Die Anstellgut-Menge beträgt zweieinhalb Prozent der zu versäuernden Roggenmehlmenge. Daraus wird ein Grundsauer mit einer TA von 150 geführt, der bei einer Temperatur von 23 bis 27 Grad Celsius eine Abstehzeit von 15 bis 24 Stunden hat.

Darauf setzt die Vollsauerstufe auf, welche bei einer TA von 180 bis 190 geführt wird. Bei einer Temperatur zwischen 28 und 32 Grad Celsius beträgt die Abstehzeit weitere zweieinhalb bis vier Stunden (wobei im Sommer die Gefahr besteht, dass die Temperatur unterdessen zu stark ansteigt). Danach weist die Zweistufenführung eine Verarbeitungstoleranz von drei Stunden auf.

Klassische Dreistufenführung

Die klassische Dreistufenführung, bei welcher der Grundsauer abends bereitet wird und somit über Nacht reift, bietet eine gute Krumenstruktur sowie eine lange Frischhaltung des daraus bereiteten Brotes. Der Sauerteig hat eine sehr geringe Verarbeitungstoleranz Beispielsweise können die Sauerteigstufen wie folgt geführt werden (hier Grundsauer-über-Nacht-Führung):

  • Die erste Stufe, der Anfrischsauer, reift bei einer TA von 200 und einer Temperatur von 25 bis 26 Grad Celsius für sechs Stunden.
  • In der zweiten Stufe (Grundsauer) wird mit einer TA von 160 bei 23 bis 27 Grad Celsius Temperatur weitergeführt, wobei eine Abstehzeit von acht Stunden angestrebt wird.
  • Der  Vollsauer, also die dritte Stufe, steht dann drei Stunden bei einer TA von 190 und einer Temperatur von 30 Grad.

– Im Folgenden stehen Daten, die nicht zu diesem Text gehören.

File: src/rtl/mc_control.sv
// Multicycle ARM-subset control unit: main FSM, ALU decode, condition check
// and flag register. Instructions are gated only by cond_q, which is captured
// when DECODE ends, so a flag write never affects the instruction that made it.
module mc_control (
  input  logic        clk,
  input  logic        reset,
  input  logic [31:0] Instr,
  input  logic [3:0]  ALUFlags,
  output logic        PCWrite,
  output logic        MemWrite,
  output logic        RegWrite,
  output logic        IRWrite,
  output logic        AdrSrc,
  output logic [1:0]  RegSrc,
  output logic [1:0]  ALUSrcA,
  output logic [1:0]  ALUSrcB,
  output logic [1:0]  ResultSrc,
  output logic [1:0]  ImmSrc,
  output logic [2:0]  ALUControl
);

  localparam logic [3:0] StFetch    = 4'd0;
  localparam logic [3:0] StDecode   = 4'd1;
  localparam logic [3:0] StMemAdr   = 4'd2;
  localparam logic [3:0] StMemRd    = 4'd3;
  localparam logic [3:0] StMemWb    = 4'd4;
  localparam logic [3:0] StMemWr    = 4'd5;
  localparam logic [3:0] StExecuteR = 4'd6;
  localparam logic [3:0] StExecuteI = 4'd7;
  localparam logic [3:0] StAluWb    = 4'd8;
  localparam logic [3:0] StBranch   = 4'd9;

  logic [3:0] state_q, state_d;
  logic [3:0] flags_q;
  logic       cond_q;

  logic [3:0] cond;
  logic [1:0] op;
  logic [5:0] funct;
  logic [3:0] cmd;
  logic [3:0] rd;
  assign cond  = Instr[31:28];
  assign op    = Instr[27:26];
  assign funct = Instr[25:20];
  assign cmd   = funct[4:1];
  assign rd    = Instr[15:12];

  // Bit 24 (BL link) and the operand fields are not used by this controller.
  logic unused_instr;
  assign unused_instr = ^{Instr[19:16], Instr[11:0]};

  logic is_add, is_sub, is_cmp, is_execute;
  assign is_add     = (cmd == 4'b0100);
  assign is_sub     = (cmd == 4'b0010);
  assign is_cmp     = (cmd == 4'b1010);
  assign is_execute = (state_q == StExecuteR) || (state_q == StExecuteI);

  // ALU operation decode; unknown commands fall back to ADD.
  logic [2:0] alu_dec;
  always_comb begin
    unique case (cmd)
      4'b0100: alu_dec = 3'b000;
      4'b0010: alu_dec = 3'b001;
      4'b0000: alu_dec = 3'b010;
      4'b1100: alu_dec = 3'b011;
      4'b1010: alu_dec = 3'b001;
      default: alu_dec = 3'b000;
    endcase
  end

  // Flag write enables: {N,Z} on S-bit, {C,V} only for arithmetic ops.
  logic [1:0] flag_w;
  always_comb begin
    flag_w = 2'b00;
    if (is_execute) begin
      if (is_cmp) flag_w = 2'b11;
      else        flag_w = {funct[0], funct[0] & (is_add | is_sub)};
    end
  end

  // Condition evaluation against the stored flags.
  logic flag_n, flag_z, flag_c, flag_v, cond_ex;
  assign {flag_n, flag_z, flag_c, flag_v} = flags_q;
  always_comb begin
    unique case (cond)
      4'b0000: cond_ex = flag_z;
      4'b0001: cond_ex = ~flag_z;
      4'b0010: cond_ex = flag_c;
      4'b0011: cond_ex = ~flag_c;
      4'b0100: cond_ex = flag_n;
      4'b0101: cond_ex = ~flag_n;
      4'b0110: cond_ex = flag_v;
      4'b0111: cond_ex = ~flag_v;
      4'b1000: cond_ex = flag_c & ~flag_z;
      4'b1001: cond_ex = ~flag_c | flag_z;
      4'b1010: cond_ex = (flag_n == flag_v);
      4'b1011: cond_ex = (flag_n != flag_v);
      4'b1100: cond_ex = ~flag_z & (flag_n == flag_v);
      4'b1101: cond_ex = flag_z | (flag_n != flag_v);
      4'b1110: cond_ex = 1'b1;
      default: cond_ex = 1'b0;
    endcase
  end

  // Next-state logic.
  always_comb begin
    state_d = StFetch;
    unique case (state_q)
      StFetch:  state_d = StDecode;
      StDecode: begin
        unique case (op)
          2'b01:   state_d = StMemAdr;
          2'b00:   state_d = funct[5] ? StExecuteI : StExecuteR;
          2'b10:   state_d = StBranch;
          default: state_d = StFetch;
        endcase
      end
      StMemAdr:   state_d = funct[0] ? StMemRd : StMemWr;
      StMemRd:    state_d = StMemWb;
      StExecuteR,
      StExecuteI: state_d = is_cmp ? StFetch : StAluWb;
      default:    state_d = StFetch;
    endcase
  end

  // State register.
  always_ff @(posedge clk or posedge reset) begin
    if (reset) state_q <= StFetch;
    else       state_q <= state_d;
  end

  // Condition latch, captured as DECODE ends.
  always_ff @(posedge clk or posedge reset) begin
    if (reset)                    cond_q <= 1'b0;
    else if (state_q == StDecode) cond_q <= cond_ex;
  end

  // Flag register, written as an executed instruction's EXECUTE ends.
  always_ff @(posedge clk or posedge reset) begin
    if (reset) begin
      flags_q <= 4'b0000;
    end else if (is_execute && cond_q) begin
      if (flag_w[1]) flags_q[3:2] <= ALUFlags[3:2];
      if (flag_w[0]) flags_q[1:0] <= ALUFlags[1:0];
    end
  end

  // Per-state datapath controls.
  logic regw, memw, branch, nextpc;
  always_comb begin
    regw       = 1'b0;
    memw       = 1'b0;
    branch     = 1'b0;
    nextpc     = 1'b0;
    IRWrite    = 1'b0;
    AdrSrc     = 1'b0;
    ALUSrcA    = 2'b00;
    ALUSrcB    = 2'b00;
    ResultSrc  = 2'b00;
    ALUControl = 3'b000;
    unique case (state_q)
      StFetch: begin
        IRWrite   = 1'b1;
        ALUSrcA   = 2'b01;
        ALUSrcB   = 2'b10;
        ResultSrc = 2'b10;
        nextpc    = 1'b1;
      end
      StDecode: begin
        ALUSrcA   = 2'b01;
        ALUSrcB   = 2'b10;
        ResultSrc = 2'b10;
      end
      StMemAdr:   ALUSrcB = 2'b01;
      StMemRd:    AdrSrc  = 1'b1;
      StMemWb: begin
        ResultSrc = 2'b01;
        regw      = 1'b1;
      end
      StMemWr: begin
        AdrSrc = 1'b1;
        memw   = 1'b1;
      end
      StExecuteR: ALUControl = alu_dec;
      StExecuteI: begin
        ALUSrcB    = 2'b01;
        ALUControl = alu_dec;
      end
      StAluWb:    regw = ~is_cmp;
      StBranch: begin
        ALUSrcB   = 2'b01;
        ResultSrc = 2'b10;
        branch    = 1'b1;
      end
      default: ;
    endcase
  end

  // Instruction-field decodes valid in every state, plus cond-gated enables.
  logic pcs;
  assign RegSrc   = {(op == 2'b01) & ~funct[0], (op == 2'b10)};
  assign ImmSrc   = op;
  assign pcs      = branch | (regw & (rd == 4'b1111));
  assign RegWrite = regw & cond_q;
  assign MemWrite = memw & cond_q;
  assign PCWrite  = nextpc | (pcs & cond_q);

endmodule

File: config.mk
export PLATFORM = sky130hd
export DESIGN_NAME = mc_control
export DESIGN_NICKNAME = d
export VERILOG_FILES = /design/src/rtl/mc_control.sv
export SDC_FILE = /design/constraint.sdc
export NUM_CORES = 1
export LEC_CHECK = 0
export ABC_AREA = 1
export BUFFER_PORTS_ARGS = -buffer_cell sky130_fd_sc_hd__buf_2
export CORE_UTILIZATION = 45
export CTS_CLUSTER_DIAMETER = 60
export CTS_CLUSTER_SIZE = 25
export DETAILED_ROUTE_END_ITERATION = 8
export PLACE_DENSITY = 0.84
export SLEW_MARGIN = 25
export SYNTH_ARGS = -nofsm -noshare
export SYNTH_HDL_FRONTEND = slang
export SYNTH_SLANG_ARGS = --single-unit
File: constraint.sdc
create_clock -name clk -period 2.6 [get_ports clk]
set_input_delay 0.26 -clock clk [delete_from_list [all_inputs] [get_ports clk]]
set_output_delay 0.26 -clock clk [all_outputs]
set_load 0.01 [all_outputs]
=== Word-level counts from Yosys, hierarchy flattened ===
Index checks and enable logic that the tools add are counted.

* Eq/ne operators: 32
* Multiplexer cells: 18
* Bitwise operators: 19
* Reduce and logical (&&, ||, !) cells: 14

{| class="wikitable"
|+ Operators with widths
! operator !! count
|-
| $eq 4x4->1 const B || 12
|-
| $eq 4x3->1 const B || 9
|-
| $eq 4x2->1 const B || 5
|-
| $pmux 4 s5 || 1
|-
| $pmux 1 s15 || 1
|-
| $logic_not 4->1 || 3
|-
| $pmux 4 s3 || 1
|-
| $and 1x1->1 || 8
|-
| $eq 4x1->1 const B || 2
|-
| $pmux 2 s2 || 2
|-
| $reduce_or 2->1 || 4
|-
| $mux 1 || 6
|-
| $mux 3 || 2
|-
| $not 1->1 || 6
|-
| $pmux 2 s3 || 1
|-
| $reduce_or 3->1 || 2
|-
| $or 1x1->1 || 5
|-
| $mux 2 || 2
|-
| $mux 4 || 1
|-
| $reduce_and 2->1 || 2
|-
| $eq 2x1->1 const B || 1
|-
| $eq 2x2->1 const B || 1
|-
| $logic_not 2->1 || 1
|-
| $pmux 1 s2 || 1
|-
| 4 further kinds || 4
|}

* Register bits: 9
* Bits of input ports: 38
* Output and inout bits: 18
* Word-level logic and storage cells: 87

=== Logic depth before layout (Yosys ltp) ===
Gate-level depths: netlist (run 1).

* Word-level depth: 7
* Mapped depth: 10

=== Worst setup path after synthesis (run 1) ===
No wires, ideal clock.

* Path kind: flip-flop to output port
* Start point: register state_q[3]
* End point: output PCWrite
* Arrival: 1.069 ns
* Required time: 2.340 ns
* Slack: 1.271 ns
* Stages on the path, launching flop included: 6
* Cells stage by stage: dfrtp_1 -> nor2_1 -> inv_1 -> nor2_1 -> inv_1 -> nand2_1

* Elaborated cells on any way between the ends: 11
* Classes of those cells: 3 x eq/ne; 3 x mux; 4 x bitwise; 1 x reduce/logical

{| class="wikitable"
|+ RTL lines
! element !! RTL line !! source
|-
| start: declaration || 33 || <nowiki>logic [3:0] state_q, state_d;</nowiki>
|-
| start signal: assignment || 128 || <nowiki>if (reset) state_q <= StFetch;</nowiki>
|-
| start signal: assignment || 129 || <nowiki>else state_q <= state_d;</nowiki>
|-
| $logic_not 4->1 || -- ||
|-
| $mux 1 || -- ||
|-
| named net IRWrite || 12 || <nowiki>output logic IRWrite,</nowiki>
|-
| $or 1x1->1 || 206 || <nowiki>assign PCWrite = nextpc | (pcs & cond_q);</nowiki>
|-
| end: declaration || 9 || <nowiki>output logic PCWrite,</nowiki>
|}

The timed path passes the listed nets, and every way through them passes these cells.

=== Worst setup path after layout (run 1) ===
* Start point: register state_q[1]
* End point: output PCWrite

* Word-level cells in the longest chain between the ends: 6
* Elaborated cells on any way between the ends: 11
* Classes of those cells: 3 x eq/ne; 3 x mux; 4 x bitwise; 1 x reduce/logical

{| class="wikitable"
|+ Ends and longest elaborated chain
! element !! RTL line !! source
|-
| $eq 4x4->1 or $eq 4x3->1 (tied branches) || 161 || <nowiki>unique case (state_q)</nowiki>
|-
| $pmux 1 s2 || 161 ||
|-
| $and 1x1->1 || 203 || <nowiki>assign pcs = branch | (regw & (rd == 4'b1111));</nowiki>
|-
| $or 1x1->1 || 203 ||
|-
| $and 1x1->1 || 206 ||
|-
| $or 1x1->1 * || 206 ||
|}

Every way passes the cells marked *; elsewhere a longest branch is shown, timed or not.

==> metrics, run 1 <==
die span in x=46.02 um; CTS tree=built; max cap viols=0; Cell Area, Synth=872.1 sq um; most frequent cells in the layout=nand2_1 (38), buf_2 (37), inv_1 (27); Hold Fails Final Rpt=0; Netlist cell types=22; critical path type=reg2out; Max Slew Vio Count=0; CTS max path bufs=2; largest net degree at the start of global routing=10; total global routing track utilization=21.57%; vias in the first global route=888; final setup skew=0.004299 ns; commonest non-fill, non-tap cell in the layout=nand2_1; Seq pwr share=30.7%; share of layout cells above drive strength 1=25.81%; clock root buffer=clkbuf_4; hold depth=3; internal cell power=0.0004152 W; Cells after Synth=149; Avg Cell Area, Syn=5.853 sq um; final net count=225; Final period util=66.53%; P per Cell Area=736.2 nW/um^2; endpoints failing setup=0; routability cong.=0.8589; crit path DAT=1.47 ns; CP Launch Type=flip-flop; row cnt=15; Clock Pin Slew Worst Setup and Hold Paths=0.06 ns; vias=1013; Critical Path Fanout Max=9; status=completed; GRT overflow=0; Routed wire per std cell=9.185 um; Comb pwr share=56.1%; P_sw=0.0003843 W; part of the Yosys area used for sequential elements=25.82%; antenna violations before repair=0; Max H-tree Level=1; Tmin final=1.730 ns; drt first pass iters=4; Clock Power Share=13.2%; final instance area=1086 sq um; setup TNS=0 ns; Hold Worst Slack=0.2479 ns; Post-DRT Antenna Nets=0; Initial Utilization=49.43%; # DRC=0; Seq cells post-synth=9; RSZ-0062 raised after global routing=false; CP required=2.34 ns; critical path's slowest cell=dfrtp_1; clk sinks=9; Leakage=0.6669 nW; Net Sw Frac=48.06%; VDD IR-drop max=495.2 uV; cells on worst reg2reg path=5; most used cell along the critical path=nand2_1; slowest stage delay, CP=0.49 ns; CP Capture Type=output port; area delta synth->final=24.53%; total CTS buffers=3; total power=0.0007995 W; total die area=2118 sq um; core area=1764 sq um; die height=46.02 um; crit-path cells=nor2_1 -> inv_1 -> a21oi_1 -> nand2_1 -> nand2_1 -> nand2_1 -> nand2_1 -> buf_2; Iteration-0 DRC Markers=14; PortBufs=37; Routed WL=1938 um; Worst Hold Class=in2reg; worst-skew pair later-pin latency=0.26 ns; highest clock rate=578.1 MHz; YS warnings=0; I/O Pins=56; first-pass GRT wire length=3408 um; Post-DP Area=1050 sq um; ANT cells=0; post-detail-place hpwl=1691 um; Vias/cell=4.801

Die Vermehrungshöhe (Zugabe von Mehl und Wasser zu den jeweils weiteren Stufen) errechnet sich nach der Arkady-Regel. Dazu wird der Mehlgehalt einer Stufe bestimmt, indem man den Mehlgehalt der vorhergehenden Stufe mit der Anzahl der Stunden der Reifezeit der jeweiligen Stufe multipliziert.

Um das Verfahren den Gegebenheiten der Produktion anzupassen, kann es entsprechend durch Veränderung der Abstehzeiten angepasst werden. So gibt es ebenso die „Vollsauer-über-Nacht-Führung“, die morgens direkt zur Verarbeitung zur Verfügung steht.

Resümee

Ganz gleich, welche Führung gewählt und welcher Rohstoff verarbeitet wird: Entscheidend für die gleichmäßige Qualität sind in erster Linie die Verwendung eines einwandfreien Anstellgutes und die genaue Einhaltung der vorgegebenen Zeiten und vor allem der Temperaturen. Eine zu niedrige Anfangstemperatur ist auch durch eine längere Reifezeit nicht wieder gutzumachen. Denn das Wechselspiel zwischen Milch- und Essigsäurebakterien und der entstehenden Gesamtsäuremenge ist einfach direkt von der Anfangstemperatur und Anstellgutmenge abhängig.